Exercise description: Copy nothing but the lines below running from the line containing "0 | 0.00744 |" through the line containing "step / setup", both end lines included.

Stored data
-------------------------
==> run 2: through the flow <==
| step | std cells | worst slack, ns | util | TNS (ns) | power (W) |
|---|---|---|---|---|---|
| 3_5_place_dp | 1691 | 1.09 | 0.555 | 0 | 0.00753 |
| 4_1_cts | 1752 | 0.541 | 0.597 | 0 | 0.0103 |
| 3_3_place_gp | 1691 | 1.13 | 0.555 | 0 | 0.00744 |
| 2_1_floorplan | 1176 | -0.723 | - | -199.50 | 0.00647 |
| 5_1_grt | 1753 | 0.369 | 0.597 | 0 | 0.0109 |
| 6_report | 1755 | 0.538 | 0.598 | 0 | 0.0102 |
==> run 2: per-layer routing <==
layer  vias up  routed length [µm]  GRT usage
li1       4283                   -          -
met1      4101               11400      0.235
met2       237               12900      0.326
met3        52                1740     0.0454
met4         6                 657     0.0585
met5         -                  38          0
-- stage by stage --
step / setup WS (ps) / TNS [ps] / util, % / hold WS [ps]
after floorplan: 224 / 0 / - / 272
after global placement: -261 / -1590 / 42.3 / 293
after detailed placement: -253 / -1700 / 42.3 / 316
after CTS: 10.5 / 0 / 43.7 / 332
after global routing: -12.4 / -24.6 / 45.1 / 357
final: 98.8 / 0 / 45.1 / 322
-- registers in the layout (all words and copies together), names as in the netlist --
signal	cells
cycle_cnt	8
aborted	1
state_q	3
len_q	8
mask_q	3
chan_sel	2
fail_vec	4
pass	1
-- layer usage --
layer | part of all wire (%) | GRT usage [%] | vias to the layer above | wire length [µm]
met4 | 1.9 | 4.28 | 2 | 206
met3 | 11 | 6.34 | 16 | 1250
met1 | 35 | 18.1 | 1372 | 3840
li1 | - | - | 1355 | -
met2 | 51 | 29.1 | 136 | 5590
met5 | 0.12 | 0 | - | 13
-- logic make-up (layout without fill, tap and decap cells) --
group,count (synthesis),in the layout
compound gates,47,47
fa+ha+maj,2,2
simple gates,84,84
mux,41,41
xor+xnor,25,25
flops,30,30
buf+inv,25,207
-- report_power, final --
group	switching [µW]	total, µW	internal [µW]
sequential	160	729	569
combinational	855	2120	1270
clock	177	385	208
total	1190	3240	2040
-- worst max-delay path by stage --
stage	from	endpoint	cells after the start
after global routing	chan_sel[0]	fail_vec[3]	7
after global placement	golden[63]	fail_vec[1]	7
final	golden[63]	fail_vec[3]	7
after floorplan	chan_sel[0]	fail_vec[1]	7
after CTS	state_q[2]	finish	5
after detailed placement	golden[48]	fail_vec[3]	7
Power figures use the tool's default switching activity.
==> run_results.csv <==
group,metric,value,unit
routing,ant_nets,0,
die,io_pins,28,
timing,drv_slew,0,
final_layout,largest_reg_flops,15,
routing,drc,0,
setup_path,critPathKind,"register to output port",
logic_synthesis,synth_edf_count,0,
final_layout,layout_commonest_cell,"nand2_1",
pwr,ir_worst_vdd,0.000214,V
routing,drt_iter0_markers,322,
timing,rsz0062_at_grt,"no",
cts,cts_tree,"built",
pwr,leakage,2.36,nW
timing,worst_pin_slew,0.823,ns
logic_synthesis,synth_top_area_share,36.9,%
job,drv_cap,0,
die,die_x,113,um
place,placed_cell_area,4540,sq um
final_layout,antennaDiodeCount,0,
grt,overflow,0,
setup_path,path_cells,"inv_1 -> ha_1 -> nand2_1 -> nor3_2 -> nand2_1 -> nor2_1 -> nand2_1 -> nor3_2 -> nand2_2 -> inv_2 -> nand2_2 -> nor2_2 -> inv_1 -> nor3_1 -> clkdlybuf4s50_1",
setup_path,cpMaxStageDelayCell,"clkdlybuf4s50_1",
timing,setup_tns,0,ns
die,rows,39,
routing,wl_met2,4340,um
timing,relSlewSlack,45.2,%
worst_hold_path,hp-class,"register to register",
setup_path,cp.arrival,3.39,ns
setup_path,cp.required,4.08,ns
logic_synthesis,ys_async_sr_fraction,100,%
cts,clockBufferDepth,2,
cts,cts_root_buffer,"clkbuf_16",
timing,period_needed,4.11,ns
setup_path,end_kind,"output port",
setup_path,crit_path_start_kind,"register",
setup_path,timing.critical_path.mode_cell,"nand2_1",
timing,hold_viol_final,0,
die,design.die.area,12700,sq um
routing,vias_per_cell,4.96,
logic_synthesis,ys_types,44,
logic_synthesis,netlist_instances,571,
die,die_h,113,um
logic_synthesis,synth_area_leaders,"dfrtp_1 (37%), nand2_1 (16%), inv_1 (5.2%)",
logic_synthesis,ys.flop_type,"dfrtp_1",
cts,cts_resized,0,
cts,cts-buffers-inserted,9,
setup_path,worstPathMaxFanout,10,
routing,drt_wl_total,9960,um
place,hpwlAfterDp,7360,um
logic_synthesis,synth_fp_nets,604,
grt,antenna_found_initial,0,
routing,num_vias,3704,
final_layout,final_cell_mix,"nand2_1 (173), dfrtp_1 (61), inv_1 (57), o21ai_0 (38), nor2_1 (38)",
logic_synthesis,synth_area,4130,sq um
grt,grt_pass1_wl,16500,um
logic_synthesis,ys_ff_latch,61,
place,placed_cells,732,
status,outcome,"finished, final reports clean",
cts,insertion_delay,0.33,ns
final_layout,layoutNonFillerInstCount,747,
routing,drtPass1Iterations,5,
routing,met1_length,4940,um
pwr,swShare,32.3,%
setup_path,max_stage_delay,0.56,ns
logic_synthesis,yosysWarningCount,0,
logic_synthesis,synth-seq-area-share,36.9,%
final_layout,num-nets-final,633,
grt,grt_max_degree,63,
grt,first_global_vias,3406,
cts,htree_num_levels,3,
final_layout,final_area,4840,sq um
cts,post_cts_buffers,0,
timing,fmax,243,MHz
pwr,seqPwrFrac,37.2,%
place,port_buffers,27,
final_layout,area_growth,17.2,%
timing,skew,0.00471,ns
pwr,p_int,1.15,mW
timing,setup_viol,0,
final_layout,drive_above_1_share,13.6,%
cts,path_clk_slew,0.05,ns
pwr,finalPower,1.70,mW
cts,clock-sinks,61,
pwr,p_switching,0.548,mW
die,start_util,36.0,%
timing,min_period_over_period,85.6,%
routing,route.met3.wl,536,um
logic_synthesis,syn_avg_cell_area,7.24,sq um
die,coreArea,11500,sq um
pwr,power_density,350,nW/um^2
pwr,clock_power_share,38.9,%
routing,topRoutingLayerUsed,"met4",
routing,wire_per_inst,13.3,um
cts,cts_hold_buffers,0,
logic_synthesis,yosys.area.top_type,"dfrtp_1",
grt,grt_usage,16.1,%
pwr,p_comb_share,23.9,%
-------------------------
Written solution:
| 3_3_place_gp | 1691 | 1.13 | 0.555 | 0 | 0.00744 |
| 2_1_floorplan | 1176 | -0.723 | - | -199.50 | 0.00647 |
| 5_1_grt | 1753 | 0.369 | 0.597 | 0 | 0.0109 |
| 6_report | 1755 | 0.538 | 0.598 | 0 | 0.0102 |
==> run 2: per-layer routing <==
layer  vias up  routed length [µm]  GRT usage
li1       4283                   -          -
met1      4101               11400      0.235
met2       237               12900      0.326
met3        52                1740     0.0454
met4         6                 657     0.0585
met5         -                  38          0
-- stage by stage --
step / setup WS (ps) / TNS [ps] / util, % / hold WS [ps]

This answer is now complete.